Glasgow City Council (Industrial Action)
To ask the First Minister what the Scottish Government’s response is to Glasgow City Council cleansing workers taking strike action from 1 November and throughout COP26 due to low pay. (S6F-00412)
I recognise and appreciate the extraordinary efforts of council workers at all times, but particularly over the past 18 months. That is why, although the Scottish Government has no formal role in the local government pay negotiations, we supported efforts to find a solution, with a one-off offer of additional funding of £30 million. I was pleased to see that that intervention, along with a contribution from councils, enabled the Convention of Scottish Local Authorities to submit a significantly improved pay offer to trade unions last Friday. The unions subsequently confirmed that they would suspend strike action while members voted on the revised offer. I welcome that.
It is therefore disappointing that the GMB in Glasgow has chosen to pursue strike action at this stage, although of course I respect its right to do so. I urge all parties in Glasgow to quickly find a resolution.
As a member of the GMB trade union, I think that Glasgow City Council threatening to union bust by using anti-trade union laws and busing in blackleg private contractors to try to break the strike is disgraceful and a paltry short-term fix to this long-running dispute.

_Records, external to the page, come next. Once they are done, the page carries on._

===== src/logic/alu.sv =====
`timescale 1ns/10ps

module alu
(
	input  uart_alu_pkg::data_t   operand_a,
	input  uart_alu_pkg::data_t   operand_b,
	input  uart_alu_pkg::alu_op_t op,
	output uart_alu_pkg::data_t   result
);

	import uart_alu_pkg::*;

	logic [2:0] shamt; // only low 3 bits shift

	assign shamt = operand_b[2:0];

	always_comb
	begin
		case (op)
			OP_ADD: result = operand_a + operand_b; // wraps mod 256
			OP_SUB: result = operand_a - operand_b;
			OP_AND: result = operand_a & operand_b;
			OP_OR:  result = operand_a | operand_b;
			OP_XOR: result = operand_a ^ operand_b;
			OP_NOR: result = ~(operand_a | operand_b);
			OP_SRL: result = operand_a >> shamt;
			OP_SRA: result = data_t'($signed(operand_a) >>> shamt); // sign fill
			default: result = '0;
		endcase
	end

endmodule


===== src/logic/uart_tx.sv =====
`timescale 1ns/10ps

`include "uart_alu_defines.svh"

module uart_tx
(
	input  logic                clk,
	input  logic                arst_n,
	input  logic                tick,
	input  logic                tx_start,
	input  uart_alu_pkg::data_t tx_data,
	output logic                tx_line,      // registered and idle high
	output logic                tx_done_tick
);

	import uart_alu_pkg::*;

	localparam tick_cnt_t last_tick = tick_cnt_t'(`UART_OVERSAMPLE - 1);
	localparam bit_cnt_t  last_bit  = bit_cnt_t'(`UART_DATA_BITS - 1);

	uart_state_t state;
	tick_cnt_t   tick_cnt;
	bit_cnt_t    bit_cnt;
	data_t       shift_reg; // lsb goes out first
	logic        bit_end;

	assign bit_end = tick && (tick_cnt == last_tick); // 16th tick of a bit

	always_ff @(posedge clk or negedge arst_n)
	begin
		if (!arst_n)
		begin
			state        <= IDLE;
			tick_cnt     <= '0;
			bit_cnt      <= '0;
			tx_line      <= 1'b1;
			tx_done_tick <= 1'b0;
		end
		else
		begin
			tx_done_tick <= 1'b0;
			case (state)
				IDLE:
				begin
					if (tx_start) // latched on any clock
					begin
						state    <= START;
						tick_cnt <= '0;
					end
				end
				START:
				begin
					if (bit_end)
					begin
						tx_line  <= shift_reg[0]; // first data bit
						tick_cnt <= '0;
						bit_cnt  <= '0;
						state    <= DATA;
					end
					else if (tick && tx_line)
						tx_line <= 1'b0; // start bit opens on the first tick
					else if (tick)
						tick_cnt <= tick_cnt + 1'b1;
				end
				DATA:
				begin
					if (bit_end)
					begin
						tick_cnt <= '0;
						if (bit_cnt == last_bit)
						begin
							tx_line <= 1'b1; // stop bit
							state   <= STOP;
						end
						else
						begin
							tx_line <= shift_reg[1]; // next bit before the shift lands
							bit_cnt <= bit_cnt + 1'b1;
						end
					end
					else if (tick)
						tick_cnt <= tick_cnt + 1'b1;
				end
				STOP:
				begin
					if (bit_end)
					begin
						tx_done_tick <= 1'b1;
						tick_cnt     <= '0;
						state        <= IDLE;
					end
					else if (tick)
						tick_cnt <= tick_cnt + 1'b1;
				end
				default:
				begin
					tx_line <= 1'b1;
					state   <= IDLE;
				end
			endcase
		end
	end

	// data buffer
	always_ff @(posedge clk)
	begin
		if (state == IDLE && tx_start)
			shift_reg <= tx_data;
		else if (state == DATA && bit_end)
			shift_reg <= shift_reg >> 1;
	end

endmodule


===== src/logic/uart_alu_top.sv =====
`timescale 1ns/10ps

module uart_alu_top
(
	input  logic clk,
	input  logic arst_n,
	input  logic rx_line, // from host, idle high
	output logic tx_line  // to host, idle high
);

	import uart_alu_pkg::*;

	logic    tick;          // shared oversampling time base
	data_t   rx_data;
	logic    rx_done_tick;
	data_t   operand_a;
	data_t   operand_b;
	alu_op_t op;
	data_t   result;
	logic    tx_start;
	data_t   tx_data;
	logic    tx_done_tick;

	////////////////////////////////
	// input side
	////////////////////////////////

	baud_tick_gen baud_tick_gen_i
	(
		.clk    (clk),
		.arst_n (arst_n),
		.tick   (tick)
	);

	uart_rx uart_rx_i
	(
		.clk          (clk),
		.arst_n       (arst_n),
		.tick         (tick),
		.rx_line      (rx_line),
		.rx_data      (rx_data),
		.rx_done_tick (rx_done_tick)
	);

	////////////////////////////////
	// processing
	////////////////////////////////

	frame_ctrl frame_ctrl_i
	(
		.clk          (clk),
		.arst_n       (arst_n),
		.rx_data      (rx_data),
		.rx_done_tick (rx_done_tick),
		.result       (result),
		.tx_done_tick (tx_done_tick),
		.operand_a    (operand_a),
		.operand_b    (operand_b),
		.op           (op),
		.tx_start     (tx_start),
		.tx_data      (tx_data)
	);

	alu alu_i
	(
		.operand_a (operand_a),
		.operand_b (operand_b),
		.op        (op),
		.result    (result)
	);

	////////////////////////////////
	// output side
	////////////////////////////////

	uart_tx uart_tx_i
	(
		.clk          (clk),
		.arst_n       (arst_n),
		.tick         (tick),
		.tx_start     (tx_start),
		.tx_data      (tx_data),
		.tx_line      (tx_line),
		.tx_done_tick (tx_done_tick)
	);

endmodule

If the First Minister agrees with that position, will she please intervene and provide the leadership that has sorely been lacking so far and, if necessary, commit additional financial resources so that COSLA and Glasgow City Council can settle that dispute, pay those key workers fairly and treat them with respect?
The things that Paul Sweeney talks about would be disgraceful if they were happening, but let us be clear that they are not. As I understand it, although I am not party to the matter, Glasgow City Council made clear last Friday that it would not take legal action.
On the suggestion of breaking the strike, I know that the council issued a statement last night and that it has a concern about bonfire night posing an additional fire risk if rubbish is not collected. Although it is considering cover to mitigate those risks, it is not considering the use of contractors to fulfil the regular duties of striking staff. Labour should know all about the latter, because that is what it did during the cleansing strike under the Labour administration in 2009, so perhaps a bit of reflection on the Labour benches would be welcome.
The situation in Glasgow has arisen out of a national pay dispute. The Government made additional resources available last week to allow COSLA to make a renewed offer, which it has done. The unions rightly suspended strike action to allow members to vote on that renewed offer, and that process should be allowed to take its course.
I have the utmost respect for cleansing workers in Glasgow—those who do that job in my constituency and across the city—so I hope that Glasgow City Council and the union can get around the table and find a resolution that puts an end to the dispute and allows industrial relations to move forward positively.
That concludes First Minister’s questions.
On a point of order, Presiding Officer. The First Minister mentioned that strike-breaking activity took place in 2009. For the record, no such strike-breaking action took place, and the statement that the Glasgow City Council issued to that effect is inaccurate. I would be happy for the chair to confirm that that is the case.
The member will be aware that the content of members’ contributions is not a matter for the chair. A mechanism exists however, by which members can correct any inaccurate information.